▼
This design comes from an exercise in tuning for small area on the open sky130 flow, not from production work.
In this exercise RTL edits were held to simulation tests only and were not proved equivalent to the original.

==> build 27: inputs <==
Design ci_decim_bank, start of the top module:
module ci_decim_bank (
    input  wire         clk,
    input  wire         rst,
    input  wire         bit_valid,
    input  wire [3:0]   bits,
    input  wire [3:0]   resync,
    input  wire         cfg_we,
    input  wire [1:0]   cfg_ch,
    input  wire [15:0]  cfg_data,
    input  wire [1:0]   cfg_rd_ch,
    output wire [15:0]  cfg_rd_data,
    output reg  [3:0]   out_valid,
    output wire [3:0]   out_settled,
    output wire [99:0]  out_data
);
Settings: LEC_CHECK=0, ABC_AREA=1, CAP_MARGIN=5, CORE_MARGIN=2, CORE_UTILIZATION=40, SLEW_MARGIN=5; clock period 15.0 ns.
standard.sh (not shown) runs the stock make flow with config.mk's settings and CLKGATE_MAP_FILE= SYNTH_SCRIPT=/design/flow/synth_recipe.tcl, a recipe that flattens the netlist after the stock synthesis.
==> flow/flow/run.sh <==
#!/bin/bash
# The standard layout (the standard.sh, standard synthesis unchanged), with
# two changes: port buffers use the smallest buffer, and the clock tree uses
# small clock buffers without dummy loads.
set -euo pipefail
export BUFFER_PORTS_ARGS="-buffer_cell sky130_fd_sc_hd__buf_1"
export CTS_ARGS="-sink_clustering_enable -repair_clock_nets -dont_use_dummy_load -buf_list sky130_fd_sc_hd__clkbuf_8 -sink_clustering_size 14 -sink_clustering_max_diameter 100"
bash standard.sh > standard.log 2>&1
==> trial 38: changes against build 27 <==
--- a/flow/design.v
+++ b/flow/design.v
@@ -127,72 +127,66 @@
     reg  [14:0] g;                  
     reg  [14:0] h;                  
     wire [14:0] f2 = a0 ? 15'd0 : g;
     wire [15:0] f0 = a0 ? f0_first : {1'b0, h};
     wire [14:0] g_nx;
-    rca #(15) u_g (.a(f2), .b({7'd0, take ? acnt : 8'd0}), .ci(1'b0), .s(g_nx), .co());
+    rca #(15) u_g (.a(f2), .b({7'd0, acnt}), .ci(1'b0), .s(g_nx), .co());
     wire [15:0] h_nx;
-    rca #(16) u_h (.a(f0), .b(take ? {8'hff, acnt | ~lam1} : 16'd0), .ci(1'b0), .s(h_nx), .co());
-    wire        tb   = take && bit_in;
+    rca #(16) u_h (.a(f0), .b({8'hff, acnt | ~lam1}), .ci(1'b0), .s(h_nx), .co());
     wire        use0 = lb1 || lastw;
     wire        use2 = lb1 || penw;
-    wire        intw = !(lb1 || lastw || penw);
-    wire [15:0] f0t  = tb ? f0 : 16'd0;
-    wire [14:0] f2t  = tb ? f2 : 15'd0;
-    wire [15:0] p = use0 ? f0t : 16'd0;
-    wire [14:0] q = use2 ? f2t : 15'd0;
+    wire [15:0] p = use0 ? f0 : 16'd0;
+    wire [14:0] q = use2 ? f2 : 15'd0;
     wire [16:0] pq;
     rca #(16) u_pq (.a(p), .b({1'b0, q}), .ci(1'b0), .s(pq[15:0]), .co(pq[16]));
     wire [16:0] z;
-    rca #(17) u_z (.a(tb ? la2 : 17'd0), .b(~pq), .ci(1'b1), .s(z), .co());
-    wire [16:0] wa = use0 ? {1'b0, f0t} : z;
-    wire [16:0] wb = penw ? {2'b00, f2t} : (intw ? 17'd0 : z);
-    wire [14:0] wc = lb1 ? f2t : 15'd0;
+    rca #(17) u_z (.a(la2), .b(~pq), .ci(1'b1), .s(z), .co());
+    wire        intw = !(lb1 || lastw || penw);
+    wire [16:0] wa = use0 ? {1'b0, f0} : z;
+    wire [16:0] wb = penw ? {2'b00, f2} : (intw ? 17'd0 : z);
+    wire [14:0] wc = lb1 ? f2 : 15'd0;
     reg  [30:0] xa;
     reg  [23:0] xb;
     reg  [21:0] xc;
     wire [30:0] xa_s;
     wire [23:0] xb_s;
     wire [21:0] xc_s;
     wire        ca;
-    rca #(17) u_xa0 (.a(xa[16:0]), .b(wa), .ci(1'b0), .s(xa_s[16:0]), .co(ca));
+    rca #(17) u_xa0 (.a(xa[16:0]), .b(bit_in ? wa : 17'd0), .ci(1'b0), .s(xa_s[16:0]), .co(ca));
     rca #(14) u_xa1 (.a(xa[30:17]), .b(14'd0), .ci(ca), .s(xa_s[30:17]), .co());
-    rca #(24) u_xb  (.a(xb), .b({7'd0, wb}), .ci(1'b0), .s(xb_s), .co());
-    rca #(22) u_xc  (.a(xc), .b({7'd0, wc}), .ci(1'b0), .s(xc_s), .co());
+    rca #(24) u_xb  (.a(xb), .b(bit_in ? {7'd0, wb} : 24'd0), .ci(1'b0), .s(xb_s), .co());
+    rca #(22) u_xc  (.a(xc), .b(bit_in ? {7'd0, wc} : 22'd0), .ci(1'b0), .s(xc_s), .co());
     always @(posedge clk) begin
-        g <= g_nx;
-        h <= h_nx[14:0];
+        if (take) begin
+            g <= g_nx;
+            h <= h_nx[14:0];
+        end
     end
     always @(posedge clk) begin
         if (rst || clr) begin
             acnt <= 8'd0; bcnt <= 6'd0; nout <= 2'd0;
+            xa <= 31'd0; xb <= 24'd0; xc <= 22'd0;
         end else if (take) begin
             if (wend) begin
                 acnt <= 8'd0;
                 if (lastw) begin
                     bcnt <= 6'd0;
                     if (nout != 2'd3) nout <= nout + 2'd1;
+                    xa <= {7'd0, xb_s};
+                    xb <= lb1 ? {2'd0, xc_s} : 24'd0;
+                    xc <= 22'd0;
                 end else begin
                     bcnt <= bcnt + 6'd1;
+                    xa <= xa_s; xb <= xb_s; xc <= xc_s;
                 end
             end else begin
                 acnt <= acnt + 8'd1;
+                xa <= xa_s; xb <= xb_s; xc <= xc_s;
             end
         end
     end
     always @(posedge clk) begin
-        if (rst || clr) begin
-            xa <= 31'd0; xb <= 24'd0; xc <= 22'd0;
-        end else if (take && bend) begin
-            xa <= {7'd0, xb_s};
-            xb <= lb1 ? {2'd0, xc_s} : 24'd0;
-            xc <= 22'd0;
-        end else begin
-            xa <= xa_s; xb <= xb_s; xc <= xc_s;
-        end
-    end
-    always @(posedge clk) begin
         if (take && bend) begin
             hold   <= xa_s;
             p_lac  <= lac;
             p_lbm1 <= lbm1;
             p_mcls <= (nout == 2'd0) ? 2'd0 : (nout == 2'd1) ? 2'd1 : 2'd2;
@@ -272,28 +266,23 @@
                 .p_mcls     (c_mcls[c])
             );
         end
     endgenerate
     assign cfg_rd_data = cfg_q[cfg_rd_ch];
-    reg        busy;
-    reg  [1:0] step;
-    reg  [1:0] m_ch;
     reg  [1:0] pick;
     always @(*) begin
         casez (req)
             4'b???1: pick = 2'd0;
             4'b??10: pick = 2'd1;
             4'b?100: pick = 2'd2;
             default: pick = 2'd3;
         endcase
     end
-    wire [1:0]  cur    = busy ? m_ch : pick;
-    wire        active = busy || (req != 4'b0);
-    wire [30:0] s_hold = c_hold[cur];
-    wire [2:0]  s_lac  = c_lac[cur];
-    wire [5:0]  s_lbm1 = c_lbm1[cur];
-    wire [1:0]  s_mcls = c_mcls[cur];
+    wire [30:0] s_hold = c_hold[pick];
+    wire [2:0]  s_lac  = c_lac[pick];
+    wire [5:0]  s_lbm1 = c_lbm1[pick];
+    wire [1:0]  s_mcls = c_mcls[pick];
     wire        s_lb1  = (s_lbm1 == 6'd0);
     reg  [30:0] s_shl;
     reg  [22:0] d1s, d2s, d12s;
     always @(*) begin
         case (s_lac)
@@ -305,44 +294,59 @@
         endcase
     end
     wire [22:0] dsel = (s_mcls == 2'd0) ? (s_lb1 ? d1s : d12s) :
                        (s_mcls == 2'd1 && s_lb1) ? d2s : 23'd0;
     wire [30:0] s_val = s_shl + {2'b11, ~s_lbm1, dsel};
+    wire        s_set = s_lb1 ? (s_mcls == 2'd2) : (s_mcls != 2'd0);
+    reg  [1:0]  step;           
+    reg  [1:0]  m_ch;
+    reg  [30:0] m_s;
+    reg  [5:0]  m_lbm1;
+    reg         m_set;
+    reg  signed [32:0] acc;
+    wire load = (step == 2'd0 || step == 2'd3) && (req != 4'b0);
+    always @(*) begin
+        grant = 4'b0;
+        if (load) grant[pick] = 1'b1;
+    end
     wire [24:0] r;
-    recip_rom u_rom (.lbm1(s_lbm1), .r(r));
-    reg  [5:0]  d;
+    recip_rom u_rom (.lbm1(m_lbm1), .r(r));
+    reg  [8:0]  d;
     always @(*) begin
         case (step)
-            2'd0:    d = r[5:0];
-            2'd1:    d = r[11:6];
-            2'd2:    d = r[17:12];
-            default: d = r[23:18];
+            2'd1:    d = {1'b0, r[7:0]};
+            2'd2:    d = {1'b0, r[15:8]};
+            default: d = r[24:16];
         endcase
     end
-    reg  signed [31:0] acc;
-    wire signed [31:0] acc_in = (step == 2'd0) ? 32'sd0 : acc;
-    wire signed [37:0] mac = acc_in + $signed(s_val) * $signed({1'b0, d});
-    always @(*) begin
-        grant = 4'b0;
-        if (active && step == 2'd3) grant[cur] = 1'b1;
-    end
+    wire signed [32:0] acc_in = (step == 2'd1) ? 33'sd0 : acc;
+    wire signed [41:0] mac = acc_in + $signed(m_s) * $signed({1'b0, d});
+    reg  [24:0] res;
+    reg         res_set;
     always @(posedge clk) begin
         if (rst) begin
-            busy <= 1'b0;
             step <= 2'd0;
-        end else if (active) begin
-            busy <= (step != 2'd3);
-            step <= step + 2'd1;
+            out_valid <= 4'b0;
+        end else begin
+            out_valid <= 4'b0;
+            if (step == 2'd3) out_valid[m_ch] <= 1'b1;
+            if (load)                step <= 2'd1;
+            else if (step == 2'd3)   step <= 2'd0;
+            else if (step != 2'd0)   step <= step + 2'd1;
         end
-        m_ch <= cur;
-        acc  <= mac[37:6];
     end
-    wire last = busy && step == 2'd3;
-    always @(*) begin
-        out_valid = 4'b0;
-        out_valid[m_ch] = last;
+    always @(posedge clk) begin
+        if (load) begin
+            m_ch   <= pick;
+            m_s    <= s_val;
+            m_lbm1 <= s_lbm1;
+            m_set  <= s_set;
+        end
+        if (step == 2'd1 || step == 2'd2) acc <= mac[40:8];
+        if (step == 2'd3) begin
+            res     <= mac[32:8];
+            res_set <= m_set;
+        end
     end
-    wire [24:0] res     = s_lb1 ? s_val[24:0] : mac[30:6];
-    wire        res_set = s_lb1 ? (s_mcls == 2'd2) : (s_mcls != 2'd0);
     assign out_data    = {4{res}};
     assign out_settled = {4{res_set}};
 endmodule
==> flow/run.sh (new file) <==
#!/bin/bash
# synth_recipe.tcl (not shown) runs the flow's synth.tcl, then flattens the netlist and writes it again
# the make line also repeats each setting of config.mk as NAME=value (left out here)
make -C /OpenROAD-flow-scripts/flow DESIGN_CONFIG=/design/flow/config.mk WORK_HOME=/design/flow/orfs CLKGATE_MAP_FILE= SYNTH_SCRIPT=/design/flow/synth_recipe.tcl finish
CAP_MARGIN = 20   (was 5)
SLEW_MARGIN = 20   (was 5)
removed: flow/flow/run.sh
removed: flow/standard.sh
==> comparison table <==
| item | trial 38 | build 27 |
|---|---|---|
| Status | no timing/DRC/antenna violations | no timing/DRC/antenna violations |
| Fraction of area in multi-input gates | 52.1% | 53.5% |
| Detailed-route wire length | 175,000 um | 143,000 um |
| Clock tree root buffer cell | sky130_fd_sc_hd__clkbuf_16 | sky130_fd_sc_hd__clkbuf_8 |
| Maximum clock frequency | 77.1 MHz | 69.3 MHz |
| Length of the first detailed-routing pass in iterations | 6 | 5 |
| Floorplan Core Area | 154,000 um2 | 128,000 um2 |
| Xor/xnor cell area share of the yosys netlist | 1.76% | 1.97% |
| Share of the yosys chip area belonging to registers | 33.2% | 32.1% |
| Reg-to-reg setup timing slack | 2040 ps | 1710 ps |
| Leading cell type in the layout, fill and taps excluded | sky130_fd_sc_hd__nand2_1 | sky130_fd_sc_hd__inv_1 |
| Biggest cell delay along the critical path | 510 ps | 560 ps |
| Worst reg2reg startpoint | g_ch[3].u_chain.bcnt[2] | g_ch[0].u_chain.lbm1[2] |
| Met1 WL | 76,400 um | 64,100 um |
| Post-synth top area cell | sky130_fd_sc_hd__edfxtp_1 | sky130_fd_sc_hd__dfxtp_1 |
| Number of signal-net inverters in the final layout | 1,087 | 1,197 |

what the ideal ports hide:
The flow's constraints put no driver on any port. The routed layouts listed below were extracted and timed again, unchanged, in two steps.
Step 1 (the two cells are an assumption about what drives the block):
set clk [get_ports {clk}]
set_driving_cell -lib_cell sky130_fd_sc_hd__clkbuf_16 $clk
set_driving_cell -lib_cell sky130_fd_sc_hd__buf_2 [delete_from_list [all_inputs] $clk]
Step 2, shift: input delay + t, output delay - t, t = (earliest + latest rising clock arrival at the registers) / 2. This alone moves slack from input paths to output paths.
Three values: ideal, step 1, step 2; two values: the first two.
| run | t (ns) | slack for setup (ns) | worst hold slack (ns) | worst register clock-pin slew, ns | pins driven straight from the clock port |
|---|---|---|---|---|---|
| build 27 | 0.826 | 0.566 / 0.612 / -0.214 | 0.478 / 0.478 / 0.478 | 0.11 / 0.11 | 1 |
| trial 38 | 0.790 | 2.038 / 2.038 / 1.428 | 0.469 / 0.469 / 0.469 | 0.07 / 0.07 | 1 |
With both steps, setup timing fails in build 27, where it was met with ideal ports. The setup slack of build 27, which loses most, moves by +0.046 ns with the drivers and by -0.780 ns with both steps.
▲
Taking the entries above, print exactly the lines starting at the line with "(step != 2'd3);" and ending at the line with "143,000 um |", both included.

-            busy <= (step != 2'd3);
-            step <= step + 2'd1;
+            out_valid <= 4'b0;
+        end else begin
+            out_valid <= 4'b0;
+            if (step == 2'd3) out_valid[m_ch] <= 1'b1;
+            if (load)                step <= 2'd1;
+            else if (step == 2'd3)   step <= 2'd0;
+            else if (step != 2'd0)   step <= step + 2'd1;
         end
-        m_ch <= cur;
-        acc  <= mac[37:6];
     end
-    wire last = busy && step == 2'd3;
-    always @(*) begin
-        out_valid = 4'b0;
-        out_valid[m_ch] = last;
+    always @(posedge clk) begin
+        if (load) begin
+            m_ch   <= pick;
+            m_s    <= s_val;
+            m_lbm1 <= s_lbm1;
+            m_set  <= s_set;
+        end
+        if (step == 2'd1 || step == 2'd2) acc <= mac[40:8];
+        if (step == 2'd3) begin
+            res     <= mac[32:8];
+            res_set <= m_set;
+        end
     end
-    wire [24:0] res     = s_lb1 ? s_val[24:0] : mac[30:6];
-    wire        res_set = s_lb1 ? (s_mcls == 2'd2) : (s_mcls != 2'd0);
     assign out_data    = {4{res}};
     assign out_settled = {4{res_set}};
 endmodule
==> flow/run.sh (new file) <==
#!/bin/bash
# synth_recipe.tcl (not shown) runs the flow's synth.tcl, then flattens the netlist and writes it again
# the make line also repeats each setting of config.mk as NAME=value (left out here)
make -C /OpenROAD-flow-scripts/flow DESIGN_CONFIG=/design/flow/config.mk WORK_HOME=/design/flow/orfs CLKGATE_MAP_FILE= SYNTH_SCRIPT=/design/flow/synth_recipe.tcl finish
CAP_MARGIN = 20   (was 5)
SLEW_MARGIN = 20   (was 5)
removed: flow/flow/run.sh
removed: flow/standard.sh
==> comparison table <==
| item | trial 38 | build 27 |
|---|---|---|
| Status | no timing/DRC/antenna violations | no timing/DRC/antenna violations |
| Fraction of area in multi-input gates | 52.1% | 53.5% |
| Detailed-route wire length | 175,000 um | 143,000 um |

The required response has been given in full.